Today’s Town

What would you pick out today to show a Stranger to the town?

 

Perhaps you would take your Stranger to see remains of the past, in the same way that Watts did.  Simply by following her route you could look at the C19th rise and C20th fall of the hosiery industry; you could examine the optimism of the modernism of the 1960’s and ask whether that age was intellectually closer to her than to us, with its enthusiasm for the ‘white heat of technology’ and confidence in a better, brighter, more prosperous tomorrow.  You may contrast the ancient lath and plaster of the Guildhall with the glass walls of De Montfort University, and think about the revolution in technical education and opportunity in the C20th.  Or you may think people are as important as places, and wander past the canal basin to the dazzling ‘golden mile’ of jewellers, sari shops and curry houses; ‘the closest that Britain gets to an Indian Bazaar’.  Meeting places like the Town Hall Square or the Clock Tower might be more important to you; places of memory.
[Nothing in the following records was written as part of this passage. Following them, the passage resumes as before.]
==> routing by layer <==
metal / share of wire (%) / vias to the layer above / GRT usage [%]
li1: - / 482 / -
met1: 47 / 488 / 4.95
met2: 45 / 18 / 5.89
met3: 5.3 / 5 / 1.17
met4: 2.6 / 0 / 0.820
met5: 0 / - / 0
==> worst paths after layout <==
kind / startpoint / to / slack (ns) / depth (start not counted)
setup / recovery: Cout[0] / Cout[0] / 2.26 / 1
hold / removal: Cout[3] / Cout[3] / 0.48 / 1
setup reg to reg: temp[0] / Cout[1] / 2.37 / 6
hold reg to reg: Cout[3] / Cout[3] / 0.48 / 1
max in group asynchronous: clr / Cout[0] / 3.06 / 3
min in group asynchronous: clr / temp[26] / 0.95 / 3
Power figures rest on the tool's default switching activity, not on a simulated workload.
### /design/flow/run.sh
#!/bin/bash
# OpenROAD 26Q1-2900-gdf79404cd8, Yosys 0.63+post, stock flow scripts
make -C /OpenROAD-flow-scripts/flow DESIGN_CONFIG=/design/flow/config.mk WORK_HOME=/design/flow/orfs finish
### /design/flow/config.mk
export PLATFORM = sky130hd
export DESIGN_NAME = uart_rx
export DESIGN_NICKNAME = uart_rx
export VERILOG_FILES = /design/flow/design.v
export SDC_FILE = /design/flow/constraint.sdc
export NUM_CORES = 4
export LEC_CHECK = 1
export CORE_UTILIZATION = 40
### /design/flow/constraint.sdc
current_design uart_rx

set clk_period 8.0
set clk_io_pct 0.2

create_clock -name clk0 -period $clk_period [get_ports {clk_i}]

set non_clock_inputs [all_inputs -no_clocks]
set_input_delay [expr $clk_period * $clk_io_pct] -clock clk0 $non_clock_inputs
set_output_delay [expr $clk_period * $clk_io_pct] -clock clk0 [all_outputs]
### /design/flow/design.v
package uart_pkg;
  parameter DATA_WIDTH = 8;
  parameter FIFO_DEPTH = 16;
  parameter CLK_PERIOD = 10;   
  parameter BAUD_DIV = 104;
  parameter BAUD_CLK_PERIOD = BAUD_DIV * CLK_PERIOD;   
  typedef enum logic [1:0] {
    IDLE,
    SENDING_START,
    SENDING_DATA,
    SENDING_STOP
  } state_t;
endpackage
module count_fifo #(
    parameter DATA_WIDTH = 8,
    parameter FIFO_DEPTH = 4
) (
    input logic clk,
    input logic rst,
    input logic wr_en,
    input logic rd_en,
    input logic [DATA_WIDTH-1:0] wdata,
    output logic [DATA_WIDTH-1:0] rdata,
    output logic full,
    output logic empty
);
  localparam ADDR_WIDTH = $clog2(FIFO_DEPTH);
  logic [DATA_WIDTH-1:0] fifo_mem[FIFO_DEPTH];
  logic [ADDR_WIDTH-1:0] write_ptr, read_ptr;
  logic [ADDR_WIDTH-1:0] fifo_count;
  always_ff @(posedge clk) begin
    if (rst) begin
      write_ptr  <= 0;
      read_ptr   <= 0;
      fifo_count <= 0;
    end else begin
      case ({
        wr_en, rd_en
      })
        2'b10:   fifo_count <= fifo_count + 1;
        2'b01:   fifo_count <= fifo_count - 1;
        default: fifo_count <= fifo_count;
      endcase
      if (wr_en && !full) begin
        fifo_mem[write_ptr] <= wdata;
        write_ptr <= write_ptr + 1;
      end
      if (rd_en && !empty) begin
        rdata <= fifo_mem[read_ptr];
        read_ptr <= read_ptr + 1;
      end
    end
  end
  assign full  = (fifo_count == FIFO_DEPTH);
  assign empty = (fifo_count == 0);
endmodule
module le_fifo #(
    parameter DATA_WIDTH = 8,
    parameter FIFO_DEPTH = 4
) (
    input logic clk,
    input logic rst,
    input logic wr_en,
    input logic rd_en,
    input logic [DATA_WIDTH-1:0] wdata,
    output logic [DATA_WIDTH-1:0] rdata,
    output logic full,
    output logic empty
);
  localparam ADDR_WIDTH = $clog2(FIFO_DEPTH);
  logic [DATA_WIDTH-1:0] fifo_mem[FIFO_DEPTH];
  logic [ADDR_WIDTH-1:0] write_ptr, read_ptr;
  always_ff @(posedge clk) begin
    if (rst) begin
      write_ptr <= 0;
      read_ptr  <= 0;
    end else begin
      if (wr_en && !full) begin
        fifo_mem[write_ptr] <= wdata;
        write_ptr <= write_ptr + 1;
      end
      if (rd_en && !empty) begin
        rdata <= fifo_mem[read_ptr];
        read_ptr <= read_ptr + 1;
      end
    end
  end
  assign full  = ((write_ptr + 1'b1) == read_ptr);
  assign empty = (write_ptr == read_ptr);
endmodule
module wbit_fifo #(
    parameter DATA_WIDTH = 8,
    parameter FIFO_DEPTH = 4
) (
    input logic clk,
    input logic rst,
    input logic wr_en,
    input logic rd_en,
    input logic [DATA_WIDTH-1:0] wdata,
    output logic [DATA_WIDTH-1:0] rdata,
    output logic full,
    output logic empty
);
  localparam ADDR_WIDTH = $clog2(FIFO_DEPTH);
  logic [DATA_WIDTH-1:0] fifo_mem[FIFO_DEPTH];
  logic [ADDR_WIDTH:0] write_ptr, read_ptr;
  logic wrap_around;
  always_ff @(posedge clk) begin
    if (rst) begin
      write_ptr <= 0;
      read_ptr  <= 0;
    end else begin
      if (wr_en && !full) begin
        fifo_mem[write_ptr[ADDR_WIDTH-1:0]] <= wdata;
        write_ptr <= write_ptr + 1;
      end
      if (rd_en && !empty) begin
        rdata <= fifo_mem[read_ptr[ADDR_WIDTH-1:0]];
        read_ptr <= read_ptr + 1;
      end
    end
  end
  assign wrap_around = (write_ptr[ADDR_WIDTH] ^ read_ptr[ADDR_WIDTH]);
  assign full = wrap_around & (write_ptr[ADDR_WIDTH-1:0] == read_ptr[ADDR_WIDTH-1:0]);
  assign empty = (write_ptr == read_ptr);
endmodule
module uart_rx #(
    parameter DATA_WIDTH = 8,
    parameter FIFO_DEPTH = 16
) (
    input logic        clk_i,        
    input logic        rst_ni,       
    input logic [15:0] baud_div_i,   
    input logic        rx_ren_i,     
    input logic        rx_en_i,      
    input logic        rx_bit_i,     
    output logic [DATA_WIDTH-1:0] dout_o,    
    output logic                  empty_o,   
    output logic                  full_o     
);
  localparam COUNTER_WIDTH = $clog2(DATA_WIDTH + 1);
  logic                      rx_we;   
  logic [   DATA_WIDTH -1:0] rx_data_reg;   
  logic [COUNTER_WIDTH -1:0] bit_counter;   
  logic [              15:0] baud_counter;   
  typedef enum logic [2:0] {
    IDLE,
    START_BIT,
    DATA_BITS,
    STOP_BIT
  } state_t;
  state_t state, next_state;
  logic mid_tick;
  logic end_tick;
  assign mid_tick = (baud_counter == (baud_div_i >> 1) - 1);   
  assign end_tick = (baud_counter == baud_div_i - 1);
  wbit_fifo #(
      .DATA_WIDTH(DATA_WIDTH),
      .FIFO_DEPTH(FIFO_DEPTH)
  ) rx_buffer (
      .clk  (clk_i),
      .rst  (!rst_ni),
      .wr_en(rx_we),
      .rd_en(rx_ren_i),
      .wdata(rx_data_reg),
      .rdata(dout_o),
      .full (full_o),
      .empty(empty_o)
  );
  assign rx_we = (state == STOP_BIT) && end_tick;
  always_comb begin
    next_state = state;
    case (state)
      IDLE: begin
        if (rx_en_i && !rx_bit_i && !full_o) begin   
          next_state = START_BIT;
        end
      end
      START_BIT: begin
        if (mid_tick) begin   
          if (!rx_bit_i) begin
            next_state = DATA_BITS;
          end else begin
            next_state = IDLE;
          end
        end
      end
      DATA_BITS: begin
        if (mid_tick && (bit_counter == DATA_WIDTH - 1)) begin
          next_state = STOP_BIT;
        end
      end
      STOP_BIT: begin
        if (mid_tick) begin
          if (rx_bit_i == 1'b1) begin   
            next_state = IDLE;
          end
        end
      end
    endcase
  end
  always_ff @(posedge clk_i) begin
    if (!rst_ni) begin
      state        <= IDLE;
      baud_counter <= '0;
      bit_counter  <= '0;
      rx_data_reg  <= '0;
    end else begin
      state <= next_state;
      if (state == IDLE || end_tick) begin
        baud_counter <= '0;
      end else begin
        baud_counter = baud_counter + 1'b1;
      end
    end
    if (mid_tick) begin
      if (state == DATA_BITS) begin
        rx_data_reg[bit_counter] <= rx_bit_i;
        if (bit_counter < DATA_WIDTH - 1) begin
          bit_counter <= bit_counter + 1'b1;
        end
      end else if (state == START_BIT) begin
        bit_counter <= '0;
      end
    end
  end
endmodule
==> flow_summary.json <==
{
  "vias": 5193,
  "yosysWarnings": 2,
  "powerDensity_nw_per_um2": 196.8,
  "viasPerCell": 5.669,
  "antennaDiodeCount": 0,
  "post_cts_buffers": 0,
  "holdWs_ns": 0.5056,
  "clock-sinks": 178,
  "fp_util_pct": 41.39,
  "row_count": 52,
  "drv_cap": 0,
  "post-place-ws_ns": 2.826,
  "antenna_found_initial": 0,
  "critPathRequiredTime_ns": 8.05,
  "port_buffers": 30,
  "top_cells_by_area": "edfxtp_1 (48%), mux4_2 (11%), dfxtp_1 (9.9%)",
  "crit_path_top_delay_cell": "nor2_1",
  "cp_max_fo": 12,
  "track_usage_pct": 19.06,
  "die_area_um2": 21790,
  "antenna_left": 0,
  "synthCells": 622,
  "hpwl_um": 13010,
  "worstSetupPathType": "in -> reg",
  "r2r_setup_slack_ns": 5.00,
  "status": "finished, final reports clean",
  "synth-edff-count": 136,
  "hp-class": "reg -> reg",
  "tool_warnings": 33,
  "clock_latency_ns": 0.42,
  "reg2reg_to": "rx_buffer.fifo_mem[4][0]",
  "ir_drop_v": 0.0001308,
  "overflow": 0,
  "tightest_slew_ns": 0.8600,
  "slew_violations": 0,
  "cts.reportedPaths.clkPinSlew_ns": 0.07,
  "clock_skew_ns": 0.01163,
  "cts-resized-gates": 0,
  "yosys.area.top_type": "edfxtp_1",
  "hold_violations": 0,
  "period_needed_ns": 4.771,
  "die_h_um": 147.6,
  "drive_gt1_share_pct": 13.78,
  "crit_chain": "clkdlybuf4s50_1 -> inv_1 -> ha_1 -> a21boi_0 -> xnor2_1 -> nor4_1 -> nand3_1 -> nor4_2 -> buf_4 -> nand3_1 -> nor2_1",
  "rsz0062_at_grt": "no",
  "rr_worst_depth": 7,
  "reg_top3": "rx_buffer.fifo_mem x128, baud_counter x16",
  "numCtsBuffers": 17,
  "syn_avg_cell_area_um2": 13.64,
  "area_delta_synth_final_pct": 12.82,
  "slowest_delay_ns": 0.60,
  "cp.arrival_ns": 4.82,
  "remaining_drc_errors": 0,
  "dieWidth_um": 147.6,
  "cts_tree": "done",
  "yosysUniqueCellTypes": 66,
  "ys.flops": 178,
  "synth_seq_share_pct": 58.05,
  "r2r_start": "baud_counter[2]",
  "num_io_pins": 31,
  "drt_pass1_iterations": 5,
  "ys_cells": 622,
  "post-route-period-util_pct": 59.64,
  "cp-startpoint": "baud_div_i[2]",
  "first_global_vias": 5324,
  "top_cell_area_share_pct": 48.14,
  "avgRoutedWirePerCell_um": 20.22,
  "clockBufferDepth": 2,
  "drt-initial-drc-count": 415,
  "finalWirelength_um": 18520,
  "grt_pass1_wl_um": 29350,
  "yosys_area_um2": 8483,
  "p_leak_nw": 3.367,
  "crit_end": "rx_buffer.fifo_mem[4][0]",
  "cts_hold_buffers": 0,
  "place.gp.congestion": 0.9274,
  "cts_htree_levels": 4,
  "end_kind": "flop",
  "grt_max_degree": 41,
  "root_buffer": "clkbuf_16",
  "cpMostUsedCell": "nand3_1",
  "async_flop_share_pct": 0,
  "start_kind": "primary input",
  "max_freq_mhz": 209.6,
  "fin_ws_ns": 3.229,
  "regMostFlops": "rx_buffer.fifo_mem",
  "largest_register_ffs": 128,
  "fin_tns_setup_ns": 0,
  "core_area_um2": 20490,
  "syn-cell-area_um2": 8483,
  "setup_viol": 0,
  "nFillCells": 1754,
  "flop_cell": "edfxtp_1",
  "relSlewSlack_pct": 42.59
}
==> kinds of logic (layout without fill, tap and decap cells) <==
logic type,Yosys count,after routing,share of synthesized area [%]
buf+inv,60,84,3.171
simple gates,195,195,12.86
flops,178,178,58.05
xor+xnor,63,63,6.504
fa+ha+maj,14,14,2.065
compound gates,65,65,5.900
mux,47,47,11.45
==> critical path: cells and delay by family <==
family	cells	cell delay, ns
buf+inv	3	0.95
simple gates	5	1.49
xor+xnor	1	0.13
fa+ha+maj	1	0.24
compound gates	1	0.40
==> report_power, final <==
| group | internal, W | total (W) | switching, W |
|---|---|---|---|
| registers | 0.000981 | 0.000982 | 0.00000127 |
| logic | 0.0000255 | 0.0000598 | 0.0000343 |
| clock network | 0.000476 | 0.000841 | 0.000366 |
==> cell usage after synthesis, types with 10 or more instances <==
library cell / instances
and3_1: 10
clkbuf_1: 24
dfxtp_1: 42
edfxtp_1: 136
ha_1: 14
inv_1: 16
mux4_2: 40
nand2_1: 33
nand3_1: 26
nand4_1: 12
nor2_1: 49
o211ai_1: 11
xnor2_1: 34
xor2_1: 29
==> metal layers <==
metal | up-vias | wire length [um] | GRT usage [%]
met2 | 257 | 8516 | 27.69
met5 | - | 0 | 0
met3 | 19 | 2035 | 10.24
li1 | 2408 | - | -
met4 | 0 | 240 | 2.371
met1 | 2509 | 7725 | 27.65
==> worst min path at each step <==
stage | startpoint | end | slack (ns) | cells past startpoint
CTS | state[0] | state[2] | 0.51 | 2
global route | baud_counter[0] | baud_counter[0] | 0.52 | 1
finish | baud_counter[0] | baud_counter[0] | 0.51 | 1
==> placed cells by master (no fill, tap or decap), drive strengths merged, types with 24 or more instances in the layout <==
master           n
clkdlybuf4s50   30
dfxtp           42
edfxtp         136
inv             24
mux4            40
nand2           33
nand3           26
nor2            49
xnor2           34
xor2            29
==> area by class of cell <==
type,count,area (um2),area share (%)
Clock buffer,17,425.4,4.445
Clock inverter,15,186.4,1.948
Inverter,16,60.06,0.6275
Multi-Input combinational cell,384,3289,34.37
Sequential cell,178,4926,51.47
Tap cell,270,337.8,3.530
Timing Repair Buffer,36,345.3,3.608
==> through the flow <==
stage	std cells	utilization, %	area, um2	total power [W]
floorplan	622	-	8483	0.001043
global placement	884	43.71	8959	0.001062
detailed placement	884	43.71	8959	0.001062
CTS	916	46.70	9570	0.001898
global route	916	46.70	9570	0.001939
finish	916	46.70	9570	0.001883
Power and IR drop assume default switching activity.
Watts’s social circle – individuals who could afford, in time and money, leisure – was tiny.  There were precious few places of ‘mass participation’, simply because there was no ‘mass’, to seek betterment or just entertainment; certainly no football, rugby or cricket grounds.

How would Watts see what we would pick out today?  She would probably see the Highcross Shopping Centre with wonder, not tinged with regret at the loss of the high street; all the goods of the world laid out before, and affordable to, the ordinary citizen of Leicester.